### Exercise prompt
The data below holds a line containing "ext_en_ff <= 1'b0;" and a line containing "in_service_ff <= 1'b1;"; please quote exactly those two lines and every line between them, and nothing else.

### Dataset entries
[src/verilog/slave_timer_map.vh]
// Offsets, fields, opcodes and timing counts of the timer/interrupt block
`ifndef SLAVE_TIMER_MAP_VH
`define SLAVE_TIMER_MAP_VH
`define OFS_CMD        8'h00
`define OFS_COUNT      8'h04
`define OFS_STATUS     8'h08
`define OFS_PCSP       8'h0c
`define OFS_PORTS      8'h10
`define OFS_ACC        8'h14
`define CMD_OP_LSB     0
`define CMD_OP_MSB     4
`define CMD_ARG_LSB    8
`define CMD_ARG_MSB    15
`define ST_OVF         0
`define ST_EXT_PEND    1
`define ST_TMR_PEND    2
`define ST_IN_SERVICE  3
`define ST_EXT_EN      4
`define ST_TMR_EN      5
`define ST_RUNNING     6
`define ST_EVENT_MODE  7
`define ST_F0          8
`define ST_F1          9
`define ST_BANK        10
`define ST_IBF         11
`define ST_CMD_BUSY    12
`define ST_JTF_TAKEN   13
`define ST_HALTED      14
`define OP_NOP         5'h00
`define OP_EN_EXT      5'h01
`define OP_DIS_EXT     5'h02
`define OP_EN_TMR      5'h03
`define OP_DIS_TMR     5'h04
`define OP_START_EVENT 5'h05
`define OP_START_TIMER 5'h06
`define OP_STOP        5'h07
`define OP_LOAD_CNT    5'h08
`define OP_READ_CNT    5'h09
`define OP_JTF         5'h0a
`define OP_RETURN_RESTORE_STATUS        5'h0b
`define OP_SEL_RB0     5'h0c
`define OP_SEL_RB1     5'h0d
`define OP_CLR_F0      5'h10
`define OP_CPL_F0      5'h11
`define OP_CLR_F1      5'h12
`define OP_CPL_F1      5'h13
`define OP_IN_DBB      5'h14
`define OSC_DIV_LAST   2'd2
`define STATE_LAST     3'd4
`define PRESCALE_LAST  5'h1f
`define EVENT_GAP_MIN  2'd2
`define VEC_EXT        12'h003
`define VEC_TMR        12'h007
`define RST_PC         12'h000
`define RST_PORT       8'hff
`endif

[src/verilog/slave_timer_irq.v]
// Interrupt acceptance, timer/event counter and cycle timing core
// Operation
// Pending requests are sampled once per machine cycle, at cycle end.
// External request: finish instruction, push PC and status, go to 3.
// One level; acceptance reopens at second cycle of return-restore.
// Overflow requests also wait while any service is active.
// External wins a tie; overflow stays latched until after return.
// Overflow acceptance pushes PC and status, goes to address 7.
// One 8-bit up-counter, loadable and readable, timer or event.
// Reset stops counting but keeps the counter value.
// Increment past maximum wraps to zero, sets flag and request.
// Branch-on-flag instruction or reset clears the overflow flag.
// Event-mode start counts falling edges of the event pin.
// At most one event per three machine cycles; source keeps pace.
// Timer mode counts once every 32 machine-cycle ticks.
// State clock is oscillator over three; five states per cycle.
// Every instruction takes one or two machine cycles.
// Reset clears PC, SP, bank, ports, enables, counter run, flags; the code sets both port latches to 8'hff instead.
// Reset source holds reset long enough after power-up.
// Step input low halts after current instruction; high runs next.
// Stepping logic lets the cycle marker clear the step input.
// Event mode preset to maximum: one edge requests address 7.
// Select and write strobe both low set pending and input-full.
// Separate enables; a disabled request is not vectored.
// Stop instruction and reset freeze the counter until a start.
`timescale 1ns/1ps
`include "slave_timer_map.vh"
module slave_timer_irq (
  input  wire        clk,
  input  wire        rst,
  input  wire        ce,
  input  wire        psel,
  input  wire        penable,
  input  wire        pwrite,
  input  wire [7:0]  paddr,
  input  wire [31:0] pwdata,
  output reg  [31:0] prdata,
  output reg         pready,
  output reg         pslverr,
  input  wire        sel_n,
  input  wire        wr_n,
  input  wire        event_pin,
  input  wire        step_n,
  output reg         cycle_marker,
  output reg         ibf_flag,
  output reg  [7:0]  port1_latch,
  output reg  [7:0]  port2_latch
);
  localparam [1:0] PH_IDLE = 2'd0;
  localparam [1:0] PH_C1   = 2'd1;
  localparam [1:0] PH_C2   = 2'd2;

  reg  [1:0]  osc_div_ff;
  reg  [2:0]  state_ff;
  reg  [1:0]  phase_ff;
  reg  [4:0]  op_ff;
  reg         op_is_call_ff;
  reg  [7:0]  arg_ff;
  reg         cmd_valid_ff;
  reg  [4:0]  cmd_op_ff;
  reg  [7:0]  cmd_arg_ff;
  reg  [11:0] pc_ff;
  reg  [2:0]  sp_ff;
  reg  [15:0] stack_ff [0:7];
  reg         bank_ff;
  reg         f0_ff;
  reg         f1_ff;
  reg         ext_en_ff;
  reg         tmr_en_ff;
  reg         ext_pend_ff;
  reg         tmr_pend_ff;
  reg         in_service_ff;
  reg         ovf_flag_ff;
  reg         jtf_taken_ff;
  reg         running_ff;
  reg         event_mode_ff;
  reg  [7:0]  cnt_ff;
  reg  [7:0]  acc_ff;
  reg  [4:0]  pre_ff;
  reg  [1:0]  gap_ff;
  reg         ev_seen_ff;
  reg         event_prev_ff;
  reg         strobe_prev_ff;

  // State clock tick and machine cycle end
  // divide by three, five states
  wire st_tick  = ce && (osc_div_ff == `OSC_DIV_LAST);
  wire cyc_end  = st_tick && (state_ff == `STATE_LAST);

  // one or two machine cycles
  wire two_cyc  = op_is_call_ff || (op_ff == `OP_JTF) ||
                  (op_ff == `OP_RETURN_RESTORE_STATUS);
  wire fin      = cyc_end && ((phase_ff == PH_C1 && !two_cyc) ||
                              phase_ff == PH_C2);
  wire boundary = cyc_end && (phase_ff == PH_IDLE || fin);
  wire fin_op   = fin && !op_is_call_ff;
  wire do_return_restore_status  = fin_op && (op_ff == `OP_RETURN_RESTORE_STATUS);

  // single level, reopened in second return cycle
  // enables gate vectoring
  // decided only at cycle end
  wire can_take = boundary && step_n && !in_service_ff;
  wire take_ext = can_take && ext_en_ff && ext_pend_ff;
  // overflow waits for service and loses a tie
  wire take_tmr = can_take && !take_ext && tmr_en_ff && tmr_pend_ff;
  // step input gates every new start
  wire take_cmd = boundary && step_n && !take_ext && !take_tmr &&
                  cmd_valid_ff;

  wire [2:0]  sp_dec   = sp_ff - 3'd1;
  wire [15:0] pop_word = stack_ff[sp_dec];
  wire [2:0]  sp_base  = do_return_restore_status ? sp_dec : sp_ff;
  wire [11:0] pc_base  = do_return_restore_status ? pop_word[11:0] :
                         (fin_op ? pc_ff + 12'd1 : pc_ff);
  wire        f0_base  = do_return_restore_status ? pop_word[13] : f0_ff;
  wire        bank_base = do_return_restore_status ? pop_word[12] : bank_ff;

  // Counter inputs
  // prescale by 32 machine cycles
  wire tmr_go   = cyc_end && running_ff && !event_mode_ff &&
                  (pre_ff == `PRESCALE_LAST);
  // falling edge of the event pin
  wire ev_fall  = event_prev_ff && !event_pin;
  // counted at most once per three cycles
  wire ev_go    = cyc_end && running_ff && event_mode_ff && ev_seen_ff &&
                  (gap_ff >= `EVENT_GAP_MIN);
  wire inc      = tmr_go || ev_go;
  wire load_cnt = fin_op && (op_ff == `OP_LOAD_CNT);
  // wrap from maximum raises flag and request
  wire ovf      = inc && !load_cnt && (cnt_ff == 8'hff);

  // both strobes low recognised on their arrival
  wire strobe   = !sel_n && !wr_n;
  wire ext_req  = strobe && !strobe_prev_ff;

  // APB decode
  wire setup    = psel && !penable;
  wire wr_go    = psel && penable && pwrite && pready;
  wire a_cmd    = (paddr == `OFS_CMD);
  wire a_ports  = (paddr == `OFS_PORTS);
  wire mapped   = a_cmd || a_ports || (paddr == `OFS_COUNT) ||
                  (paddr == `OFS_STATUS) || (paddr == `OFS_PCSP) ||
                  (paddr == `OFS_ACC);

  reg [31:0] rd_mux;
  reg [15:0] status_w;
  always @* begin
    status_w = 16'h0000;
    status_w[`ST_OVF]        = ovf_flag_ff;
    status_w[`ST_EXT_PEND]   = ext_pend_ff;
    status_w[`ST_TMR_PEND]   = tmr_pend_ff;
    status_w[`ST_IN_SERVICE] = in_service_ff;
    status_w[`ST_EXT_EN]     = ext_en_ff;
    status_w[`ST_TMR_EN]     = tmr_en_ff;
    status_w[`ST_RUNNING]    = running_ff;
    status_w[`ST_EVENT_MODE] = event_mode_ff;
    status_w[`ST_F0]         = f0_ff;
    status_w[`ST_F1]         = f1_ff;
    status_w[`ST_BANK]       = bank_ff;
    status_w[`ST_IBF]        = ibf_flag;
    status_w[`ST_CMD_BUSY]   = cmd_valid_ff;
    status_w[`ST_JTF_TAKEN]  = jtf_taken_ff;
    status_w[`ST_HALTED]     = !step_n;
    case (paddr)
      `OFS_CMD:    rd_mux = {16'h0000, cmd_arg_ff, 3'b000, cmd_op_ff};
      `OFS_COUNT:  rd_mux = {24'h000000, cnt_ff};
      `OFS_STATUS: rd_mux = {16'h0000, status_w};
      `OFS_PCSP:   rd_mux = {13'h0000, sp_ff, 4'h0, pc_ff};
      `OFS_PORTS:  rd_mux = {16'h0000, port2_latch, port1_latch};
      `OFS_ACC:    rd_mux = {24'h000000, acc_ff};
      default:     rd_mux = 32'h00000000;
    endcase
  end

  // Bus slave: answer in the first access cycle
  always @(posedge clk) begin
    if (rst) begin
      pready  <= 1'b0;
      pslverr <= 1'b0;
      prdata  <= 32'h00000000;
    end else if (ce) begin
      pready  <= setup;
      // Error may only stand beside ready
      pslverr <= 1'b0;
      if (setup) begin
        prdata  <= pwrite ? 32'h00000000 : rd_mux;
        // Busy command slot refuses rather than silently dropping
        pslverr <= !mapped ||
                   (pwrite && !a_cmd && !a_ports) ||
                   (pwrite && a_cmd && cmd_valid_ff);
      end
    end
  end

  // Cycle timing and the cycle marker
  always @(posedge clk) begin
    if (rst) begin
      osc_div_ff   <= 2'd0;
      state_ff     <= 3'd0;
      cycle_marker <= 1'b0;
    end else if (ce) begin
      osc_div_ff <= (osc_div_ff == `OSC_DIV_LAST) ? 2'd0 :
                    osc_div_ff + 2'd1;
      if (st_tick) begin
        state_ff     <= (state_ff == `STATE_LAST) ? 3'd0 :
                        state_ff + 3'd1;
        // Marker spans state 1 of each cycle
        cycle_marker <= (state_ff == 3'd0);
      end
    end
  end

  // Command slot, port latches
  always @(posedge clk) begin
    if (rst) begin
      cmd_valid_ff <= 1'b0;
      cmd_op_ff    <= `OP_NOP;
      cmd_arg_ff   <= 8'h00;
      // ports back to input mode
      port1_latch  <= `RST_PORT;
      port2_latch  <= `RST_PORT;
    end else if (ce) begin
      if (take_cmd)
        cmd_valid_ff <= 1'b0;
      else if (wr_go && a_cmd && !cmd_valid_ff) begin
        cmd_valid_ff <= 1'b1;
        cmd_op_ff    <= pwdata[`CMD_OP_MSB:`CMD_OP_LSB];
        cmd_arg_ff   <= pwdata[`CMD_ARG_MSB:`CMD_ARG_LSB];
      end
      if (wr_go && a_ports) begin
        port1_latch <= pwdata[7:0];
        port2_latch <= pwdata[15:8];
      end
    end
  end

  // Sequencer, stack and status flags
  always @(posedge clk) begin
    if (rst) begin
      phase_ff      <= PH_IDLE;
      op_ff         <= `OP_NOP;
      op_is_call_ff <= 1'b0;
      arg_ff        <= 8'h00;
      // reset initialisation
      pc_ff         <= `RST_PC;
      sp_ff         <= 3'd0;
      bank_ff       <= 1'b0;
      f0_ff         <= 1'b0;
      f1_ff         <= 1'b0;
      ext_en_ff     <= 1'b0;
      tmr_en_ff     <= 1'b0;
      in_service_ff <= 1'b0;
      jtf_taken_ff  <= 1'b0;
      acc_ff        <= 8'h00;
    end else if (ce) begin
      if (cyc_end) begin
        if (phase_ff == PH_C1 && two_cyc)
          phase_ff <= PH_C2;
        else if (boundary)
          phase_ff <= (take_ext || take_tmr || take_cmd) ? PH_C1 : PH_IDLE;
      end
      // service ends at the end of the first cycle of return-restore
      if (cyc_end && phase_ff == PH_C1 && !op_is_call_ff &&
          op_ff == `OP_RETURN_RESTORE_STATUS)
        in_service_ff <= 1'b0;
      pc_ff   <= pc_base;
      sp_ff   <= sp_base;
      f0_ff   <= f0_base;
      bank_ff <= bank_base;
      if (fin_op) begin
        case (op_ff)
          `OP_EN_EXT:   ext_en_ff <= 1'b1;
          `OP_DIS_EXT:  ext_en_ff <= 1'b0;
          `OP_EN_TMR:   tmr_en_ff <= 1'b1;
          `OP_DIS_TMR:  tmr_en_ff <= 1'b0;
          // read counter into accumulator
          `OP_READ_CNT: acc_ff <= cnt_ff;
          // branch tests the flag
          `OP_JTF:      jtf_taken_ff <= ovf_flag_ff;
          `OP_SEL_RB0:  bank_ff <= 1'b0;
          `OP_SEL_RB1:  bank_ff <= 1'b1;
          `OP_CLR_F0:   f0_ff <= 1'b0;
          `OP_CPL_F0:   f0_ff <= !f0_ff;
          `OP_CLR_F1:   f1_ff <= 1'b0;
          `OP_CPL_F1:   f1_ff <= !f1_ff;
          default:      acc_ff <= acc_ff;
        endcase
      end
      if (take_ext || take_tmr) begin
        // push PC and status high bits, then vector
        stack_ff[sp_base] <= {2'b00, f0_base, bank_base, pc_base};
        sp_ff         <= sp_base + 3'd1;
        pc_ff         <= take_ext ? `VEC_EXT : `VEC_TMR;
        in_service_ff <= 1'b1;
        op_is_call_ff <= 1'b1;
        op_ff         <= `OP_NOP;
      end else if (take_cmd) begin
        op_is_call_ff <= 1'b0;
        op_ff         <= cmd_op_ff;
        arg_ff        <= cmd_arg_ff;
      end
    end
  end

  // Requests, flags and the counter
  always @(posedge clk) begin
    if (rst) begin
      ext_pend_ff    <= 1'b0;
      tmr_pend_ff    <= 1'b0;
      ibf_flag       <= 1'b0;
      // reset clears the overflow flag
      ovf_flag_ff    <= 1'b0;
      // reset stops counting, value kept
      running_ff     <= 1'b0;
      event_mode_ff  <= 1'b0;
      pre_ff         <= 5'h00;
      gap_ff         <= 2'd0;
      ev_seen_ff     <= 1'b0;
      event_prev_ff  <= 1'b1;
      strobe_prev_ff <= 1'b0;
    end else if (ce) begin
      event_prev_ff  <= event_pin;
      strobe_prev_ff <= strobe;
      // new request sets pending and input-full; set wins
      if (ext_req)
        ext_pend_ff <= 1'b1;
      else if (take_ext)
        ext_pend_ff <= 1'b0;
      if (ext_req)
        ibf_flag <= 1'b1;
      else if (fin_op && op_ff == `OP_IN_DBB)
        ibf_flag <= 1'b0;
      // overflow request stays latched until taken
      if (ovf)
        tmr_pend_ff <= 1'b1;
      else if (take_tmr)
        tmr_pend_ff <= 1'b0;
      // branch clears flag, a fresh overflow wins
      if (ovf)
        ovf_flag_ff <= 1'b1;
      else if (fin_op && op_ff == `OP_JTF)
        ovf_flag_ff <= 1'b0;
      if (cyc_end)
        pre_ff <= pre_ff + 5'h01;
      if (ev_go)
        gap_ff <= 2'd0;
      else if (cyc_end && gap_ff != 2'd3)
        gap_ff <= gap_ff + 2'd1;
      // extra edges inside the gap merge into one count
      if (ev_fall && running_ff && event_mode_ff)
        ev_seen_ff <= 1'b1;
      else if (ev_go)
        ev_seen_ff <= 1'b0;
      if (fin_op) begin
        case (op_ff)
          // event mode start
          `OP_START_EVENT: begin
            running_ff    <= 1'b1;
            event_mode_ff <= 1'b1;
            ev_seen_ff    <= 1'b0;
            gap_ff        <= 2'd3;
          end
          // timer mode start restarts the prescaler
          `OP_START_TIMER: begin
            running_ff    <= 1'b1;
            event_mode_ff <= 1'b0;
            pre_ff        <= 5'h00;
          end
          // stop freezes the counter
          `OP_STOP:        running_ff <= 1'b0;
          default:         running_ff <= running_ff;
        endcase
      end
    end
  end

  // Counter holds no reset so its value survives one
  // load beats increment; wrap is natural
  always @(posedge clk) begin
    if (ce) begin
      if (load_cnt)
        cnt_ff <= arg_ff;
      else if (inc)
        cnt_ff <= cnt_ff + 8'h01;
    end
  end

endmodule // slave_timer_irq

### Answer to the exercise
          `OP_DIS_EXT:  ext_en_ff <= 1'b0;
          `OP_EN_TMR:   tmr_en_ff <= 1'b1;
          `OP_DIS_TMR:  tmr_en_ff <= 1'b0;
          // read counter into accumulator
          `OP_READ_CNT: acc_ff <= cnt_ff;
          // branch tests the flag
          `OP_JTF:      jtf_taken_ff <= ovf_flag_ff;
          `OP_SEL_RB0:  bank_ff <= 1'b0;
          `OP_SEL_RB1:  bank_ff <= 1'b1;
          `OP_CLR_F0:   f0_ff <= 1'b0;
          `OP_CPL_F0:   f0_ff <= !f0_ff;
          `OP_CLR_F1:   f1_ff <= 1'b0;
          `OP_CPL_F1:   f1_ff <= !f1_ff;
          default:      acc_ff <= acc_ff;
        endcase
      end
      if (take_ext || take_tmr) begin
        // push PC and status high bits, then vector
        stack_ff[sp_base] <= {2'b00, f0_base, bank_base, pc_base};
        sp_ff         <= sp_base + 3'd1;
        pc_ff         <= take_ext ? `VEC_EXT : `VEC_TMR;
        in_service_ff <= 1'b1;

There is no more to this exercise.